Below are some entries. Copy each line that holds the string "buffers".
┌─ DATA SHOWN
## flow/design.v

```verilog
package definitions;
typedef enum logic[4:0] {
  MOV   = 5'b00000,	     
  IMOV  = 5'b00001,
  MOVTO = 5'b00010,
  CMP   = 5'b00011,
  ICMP  = 5'b00100,
  LSL   = 5'b00101,
  ILSL  = 5'b00110,
  RSL   = 5'b00111,
  IRSL  = 5'b01000,
  AND   = 5'b01001,
  XOR   = 5'b01010,
  ADD   = 5'b01011,
  IADD  = 5'b01100,
  SUB   = 5'b01101,
  ISUB  = 5'b01110,
  MOD   = 5'b01111,
  LDR   = 5'b10000,
  STR   = 5'b10001,
  B     = 5'b10010,
  BEQ   = 5'b10011,
  LDROV = 5'b10100,
  CLROV = 5'b10101,
  OR    = 5'b10110,
  BLE   = 5'b10111,
  BGE   = 5'b11000,
  RLDR  = 5'b11001,
  ABS   = 5'b11010
	 } op_code;
endpackage  
import definitions::*;
module control 
	(input        [4:0]  opcode,
	output logic		RegRead,
	output logic 		RegWrite,
	output logic		AccWrite,
    output logic     	Halt,
    output logic        ReadMem,
    output logic        WriteMem,
    output logic        LUT_Pc,
    output logic 		LUT_Mem,
    output logic        ov_0
    );
    always_comb	begin
    	case(opcode)
    		MOV: 
	    		begin
	    			RegRead = 1;
	    			RegWrite = 0;
					AccWrite = 1;
	    			Halt = 0;
	    			ReadMem = 0;
	    			WriteMem = 0;
	    			LUT_Pc = 0;
	    			LUT_Mem = 0;
	    			ov_0 = 0;
	    		end
	    	IMOV: 
	    		begin
	    			RegRead = 0;
	    			RegWrite = 0;
				AccWrite = 1;
	    			Halt = 0;
	    			ReadMem = 0;
	    			WriteMem = 0;
	    			LUT_Pc = 0;
	    			LUT_Mem = 0;
	    			ov_0 = 0;
	    		end
	    	MOVTO: 
	    		begin
	    			RegRead = 1;
				AccWrite = 0;
	    			RegWrite = 1;
	    			Halt = 0;
	    			ReadMem = 0;
	    			WriteMem = 0;
	    			LUT_Pc = 0;
	    			LUT_Mem = 0;
	    			ov_0 = 0;
	    		end
	    	CMP: 
	    		begin
	    			RegRead = 1;
	    			RegWrite = 0;
					AccWrite = 1;
	    			Halt = 0;
	    			ReadMem = 0;
	    			WriteMem = 0;
	    			LUT_Pc = 0;
	    			LUT_Mem = 0;
	    			ov_0 = 0;
	    		end
	    	ICMP: 
	    		begin
	    			RegRead = 0;
	    			RegWrite = 0;
				AccWrite = 1;
	    			Halt = 0;
	    			ReadMem = 0;
	    			WriteMem = 0;
	    			LUT_Pc = 0;
	    			LUT_Mem = 0;
	    			ov_0 = 0;
	    		end
	    	LSL: 
	    		begin
	    			RegRead = 1;
					AccWrite = 1;
	    			RegWrite = 0;
	    			Halt = 0;
	    			ReadMem = 0;
	    			WriteMem = 0;
	    			LUT_Pc = 0;
	    			LUT_Mem = 0;
	    			ov_0 = 0;
	    		end
	    	ILSL: 
	    		begin
	    			RegRead = 0;
				AccWrite = 1;
	    			RegWrite = 0;
	    			Halt = 0;
	    			ReadMem = 0;
	    			WriteMem = 0;
	    			LUT_Pc = 0;
	    			LUT_Mem = 0;
	    			ov_0 = 0;
	    		end
	    	RSL: 
	    		begin
	    			RegRead = 1;
				AccWrite = 1;
	    			RegWrite = 0;
	    			Halt = 0;
	    			ReadMem = 0;
	    			WriteMem = 0;
	    			LUT_Pc = 0;
	    			LUT_Mem = 0;
	    			ov_0 = 0;
	    		end
	    	IRSL: 
	    		begin
	    			RegRead = 0;
				AccWrite = 1;
	    			RegWrite = 0;
	    			Halt = 0;
	    			ReadMem = 0;
	    			WriteMem = 0;
	    			LUT_Pc = 0;
	    			LUT_Mem = 0;
	    			ov_0 = 0;
	    		end
	    	AND: 
	    		begin
	    			RegRead = 1;
					AccWrite = 1;
	    			RegWrite = 0;
	    			Halt = 0;
	    			ReadMem = 0;
	    			WriteMem = 0;
	    			LUT_Pc = 0;
	    			LUT_Mem = 0;
	    			ov_0 = 0;
	    		end
	    	OR: 
	    		begin
	    			RegRead = 1;
					AccWrite = 1;
	    			RegWrite = 0;
	    			Halt = 0;
	    			ReadMem = 0;
	    			WriteMem = 0;
	    			LUT_Pc = 0;
	    			LUT_Mem = 0;
	    			ov_0 = 0;
	    		end
	    	XOR: 
	    		begin
	    			RegRead = 1;
				AccWrite = 1;
	    			RegWrite = 0;
	    			Halt = 0;
	    			ReadMem = 0;
	    			WriteMem = 0;
	    			LUT_Pc = 0;
	    			LUT_Mem = 0;
	    			ov_0 = 0;
	    		end
	    	ADD: 
	    		begin
	    			RegRead = 1;
				AccWrite = 1;
	    			RegWrite = 0;
	    			Halt = 0;
	    			ReadMem = 0;
	    			WriteMem = 0;
	    			LUT_Pc = 0;
	    			LUT_Mem = 0;
	    			ov_0 = 0;
	    		end
	    	IADD: 
	    		begin
	    			RegRead = 0;
					AccWrite = 1;
	    			RegWrite = 0;
	    			Halt = 0;
	    			ReadMem = 0;
	    			WriteMem = 0;
	    			LUT_Pc = 0;
	    			LUT_Mem = 0;
	    			ov_0 = 0;
	    		end
	    	SUB: 
	    		begin
	    			RegRead = 1;
					AccWrite = 1;
	    			RegWrite = 0;
	    			Halt = 0;
	    			ReadMem = 0;
	    			WriteMem = 0;
	    			LUT_Pc = 0;
	    			LUT_Mem = 0;
	    			ov_0 = 0;
	    		end
	    	ISUB: 
	    		begin
	    			RegRead = 0;
					AccWrite = 1;
	    			RegWrite = 0;
	    			Halt = 0;
	    			ReadMem = 0;
	    			WriteMem = 0;
	    			LUT_Pc = 0;
	    			LUT_Mem = 0;
	    			ov_0 = 0;
	    		end
	    	MOD: 
	    		begin
	    			RegRead = 1;
					AccWrite = 1;
	    			RegWrite = 0;
	    			Halt = 0;
	    			ReadMem = 0;
	    			WriteMem = 0;
	    			LUT_Pc = 0;
	    			LUT_Mem = 0;
	    			ov_0 = 0;
	    		end
	    	LDR: 
	    		begin
	    			RegRead = 0;
				AccWrite = 1;
	    			RegWrite = 0;
	    			Halt = 0;
	    			ReadMem = 1;
	    			WriteMem = 0;
	    			LUT_Pc = 0;
	    			LUT_Mem = 1;
	    			ov_0 = 0;
	    		end
		RLDR: 
	    		begin
	    			RegRead = 1;
				AccWrite = 1;
	    			RegWrite = 0;
	    			Halt = 0;
	    			ReadMem = 1;
	    			WriteMem = 0;
	    			LUT_Pc = 0;
	    			LUT_Mem = 0;
	    			ov_0 = 0;
	    		end
	    	STR: 
	    		begin
	    			RegRead = 1;
					AccWrite = 0;
	    			RegWrite = 0;
	    			Halt = 0;
	    			ReadMem = 0;
	    			WriteMem = 1;
	    			LUT_Pc = 0;
	    			LUT_Mem = 1;
	    			ov_0 = 0;
	    		end
	    	B: 
	    		begin
	    			RegRead = 0;
					AccWrite = 0;
	    			RegWrite = 0;
	    			Halt = 0;
	    			ReadMem = 0;
	    			WriteMem = 0;
	    			LUT_Pc = 1;
	    			LUT_Mem = 0;
	    			ov_0 = 0;
	    		end
	    	BEQ: 
	    		begin
	    			RegRead = 0;
				AccWrite = 0;
	    			RegWrite = 0;
	    			Halt = 0;
	    			ReadMem = 0;
	    			WriteMem = 0;
	    			LUT_Pc = 1;
	    			LUT_Mem = 0;
	    			ov_0 = 0;
	    		end
	    	BLE: 
	    		begin
	    			RegRead = 0;
				AccWrite = 0;
	    			RegWrite = 0;
	    			Halt = 0;
	    			ReadMem = 0;
	    			WriteMem = 0;
	    			LUT_Pc = 1;
	    			LUT_Mem = 0;
	    			ov_0 = 0;
	    		end
	    	BGE: 
	    		begin
	    			RegRead = 0;
				AccWrite = 0;
	    			RegWrite = 0;
	    			Halt = 0;
	    			ReadMem = 0;
	    			WriteMem = 0;
	    			LUT_Pc = 1;
	    			LUT_Mem = 0;
	    			ov_0 = 0;
	    		end
	    	LDROV: 
	    		begin
	    			RegRead = 0;
	    			RegWrite = 0;
					AccWrite = 1;
	    			Halt = 0;
	    			ReadMem = 0;
	    			WriteMem = 0;
	    			LUT_Pc = 0;
	    			LUT_Mem = 0;
	    			ov_0 = 0;
	    		end
	    	CLROV: 
	    		begin
	    			RegRead = 0;
	    			RegWrite = 0;
					AccWrite = 0;
	    			Halt = 0;
	    			ReadMem = 0;
	    			WriteMem = 0;
	    			LUT_Pc = 0;
	    			LUT_Mem = 0;
	    			ov_0 = 1;
	    		end
	    	ABS: 
	    		begin
	    			RegRead = 1;
	    			RegWrite = 0;
					AccWrite = 1;
	    			Halt = 0;
	    			ReadMem = 0;
	    			WriteMem = 0;
	    			LUT_Pc = 0;
	    			LUT_Mem = 0;
	    			ov_0 = 0;
	    		end
	    	default:
	    		begin
	    			RegRead = 0;
	    			RegWrite = 0;
					AccWrite = 0;
	    			Halt = 0;
	    			ReadMem = 0;
	    			WriteMem = 0;
	    			LUT_Pc = 0;
	    			LUT_Mem = 0;
	    			ov_0 = 0;
	    		end
	    	endcase  
	    end
	    endmodule  
```

## flow/run.sh

```bash
#!/bin/bash
# OpenROAD 26Q1-2900-gdf79404cd8, Yosys 0.63+post, stock flow scripts
make -C /OpenROAD-flow-scripts/flow DESIGN_CONFIG=/design/flow/config.mk WORK_HOME=/design/flow/orfs finish
```

## flow/config.mk

```make
export PLATFORM = sky130hd
export DESIGN_NAME = control
export DESIGN_NICKNAME = control
export VERILOG_FILES = /design/flow/design.v
export SDC_FILE = /design/flow/constraint.sdc
export NUM_CORES = 4
export LEC_CHECK = 1
export CORE_AREA = 10 10 70 70
export DIE_AREA = 0 0 80 80
```

## flow/constraint.sdc

```tcl
current_design control

set clk_period 1.4
set clk_io_pct 0.2

create_clock -name clk0 -period $clk_period

set non_clock_inputs [all_inputs -no_clocks]
set_input_delay [expr $clk_period * $clk_io_pct] -clock clk0 $non_clock_inputs
set_output_delay [expr $clk_period * $clk_io_pct] -clock clk0 [all_outputs]
```

==> qor.csv <==
metric;value;unit
status;finished, violations left;
global-route wire length before repair;1530;um
P&R area growth vs syn;127;%
crit-path cells;buf_12, inv_12, ha_4, mux2_4, mux4_2, buf_2;
yosys simple share;21.8;%
Starting Density;7.91;%
final-report max-slew violation count;0;
antenna violations before repair;0;
nature of the critical path endpoint;output pin;
layout cell share with drive strength beyond 1;66.7;%
GRT Overall Usage;2.73;%
Sequential cell area;0;um2
Startpoint Class;input pin;
Hold Fails Final Rpt;0;
CP peak stage delay;430;ps
post-placement setup slack;-1220;ps
via count;309;
Final Non-Filler Cells;100;
mux share;23.6;%
max cap viols;0;
# rows;21;
Setup Crit Path Kind;input pin to output pin;
DRT iter0 DRCs;12;
Synth Seq Share;0;%
Routed WL;953;um
GRT overflow;0;
Syn. warnings;1;
vias in the first global route;313;
Setup crit end;RegRead;
Worst Hold Class;input pin to output pin;
Setup-failing EPs final;3;
top fanout value on the critical path;3;
Worst Slack Setup Final;-320;ps
Die Wd;80;um
# DRC;0;
antenna viol nets, final;0;
Adder Area Share;32.4;%
Chip Area, Yosys;270;um2
TNS Setup;-444;ps
Critical Path RT;1120;ps
Max Clk Rate;0.581;GHz
aoi share;11.1;%
failing checks;negative setup slack;
XOR/XNOR Fraction of Synth Area;0;%
iteration tally of the first detailed-router pass;3;
largest net degree at the start of global routing;9;
drt via density;3.09;
worst path buffer plus inverter count;3;
post-synthesis instance total;33;
crit path launch;opcode[1];
RSZ-0062 raised after global routing;yes;
critical path arrival;1440;ps
critical path depth;6;
clock period minus worst slack;1720;ps
core footprint;3420;um2
Leak;0.000282;uW
Log Warnings;41;
cell count after placement;97;
yosys stat cell total;33;
WL per Instance;9.53;um
worst hold slack;953;ps
Placer Congestion;0.774;
Hold Buf Count CTS;0;
slowest CP cell;mux4_2;
Syn Std Cell Area;270;um2
fin crit share;123;%
die height;80;um
Die Size;6400;um2
pwr dens;230;nW/um2
critical path's top delay family;multiplexers;
ant diodes;0;
worst vdd rail ir drop;34.3;uV
clk_buf instances;0;
Post-Syn Area per Cell;8.19;um2
FILL cells;387;
I/O pins;14;
synth unique cells;19;
detailed placement HPWL;713;um
IO Port Bufs;13;
Top logic family;adder cells;
FFs & Latches;0;
how the worst min path moves through the flow:
stage	depth (start not counted)	to	startpoint	slack, ps
finish	3	AccWrite	opcode[4]	950
global route	3	AccWrite	opcode[4]	980
CTS	3	AccWrite	opcode[4]	940
cell families (layout without fill, tap and decap cells):
| logic type | Yosys count | in the layout |
|---|---|---|
| adders and majority gates | 7 | 7 |
| other | 1 | 1 |
| buffers and inverters | 5 | 26 |
| muxes | 5 | 5 |
| and+or+nand+nor | 10 | 10 |
| AOI/OAI and AO/OA | 5 | 5 |
area by class of cell:
type	count	area (um2)	share of cell area [%]
Inverter	3	28.8	4.69
Tap cell	46	57.6	9.39
Timing Repair Buffer	23	194	31.6
Multi-Input combinational cell	28	333	54.3
report_power, final:
| part | switching, uW | internal, uW |
|---|---|---|
| clock | 0 | 0 |
| combinational | 60.6 | 80.4 |
| sequential | 0 | 0 |
| total | 60.6 | 80.4 |
Yosys cell counts (2+ instances only):
cell type	instances	area share (%)
buf_4	2	5.6
inv_1	3	4.2
mux2i_1	3	11
nor2_1	2	2.8
ha_1	7	32
o21ai_0	2	3.7
nor3b_1	2	5.6
layer usage:
metal / GRT usage, % / routed length, um
met4: 0 / 0
met1: 3.31 / 386
met5: 0 / 0
met2: 4.82 / 473
met3: 0.909 / 93
placed cells by master, fill, tap and decap left out, drive strengths merged:
cell,n
o22ai,1
dlygate4sd2,2
nor2,2
nand2,1
dlymetal6s2s,1
mux2,1
mux2i,3
a2111oi,1
and4,1
nor2b,1
clkbuf,3
a21oi,1
inv,3
nor3,1
buf,17
nor3b,2
ha,7
conb,1
nand2b,1
and2,1
mux4,1
o21ai,2
per-stage QoR:
step | total power [uW] | instance area [um2] | util, %
global route | 156 | 613 | 17.9
CTS | 132 | 586 | 17.1
detailed placement | 120 | 529 | 15.5
floorplan | 50.8 | 304 | -
global placement | 118 | 529 | 15.5
finish | 141 | 613 | 17.9
timing repair:
item | 4_1_cts | 5_1_grt
endpoints found under the setup margin | 8 | 7
gates resized | 50 | 16
pin swaps | 4 | 4
setup buffers | 3 | 0
No activity file was given, so power comes from the tool's default toggle rates.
└─
# RESULT OF THE TASK
| buffers and inverters | 5 | 26 |
setup buffers | 3 | 0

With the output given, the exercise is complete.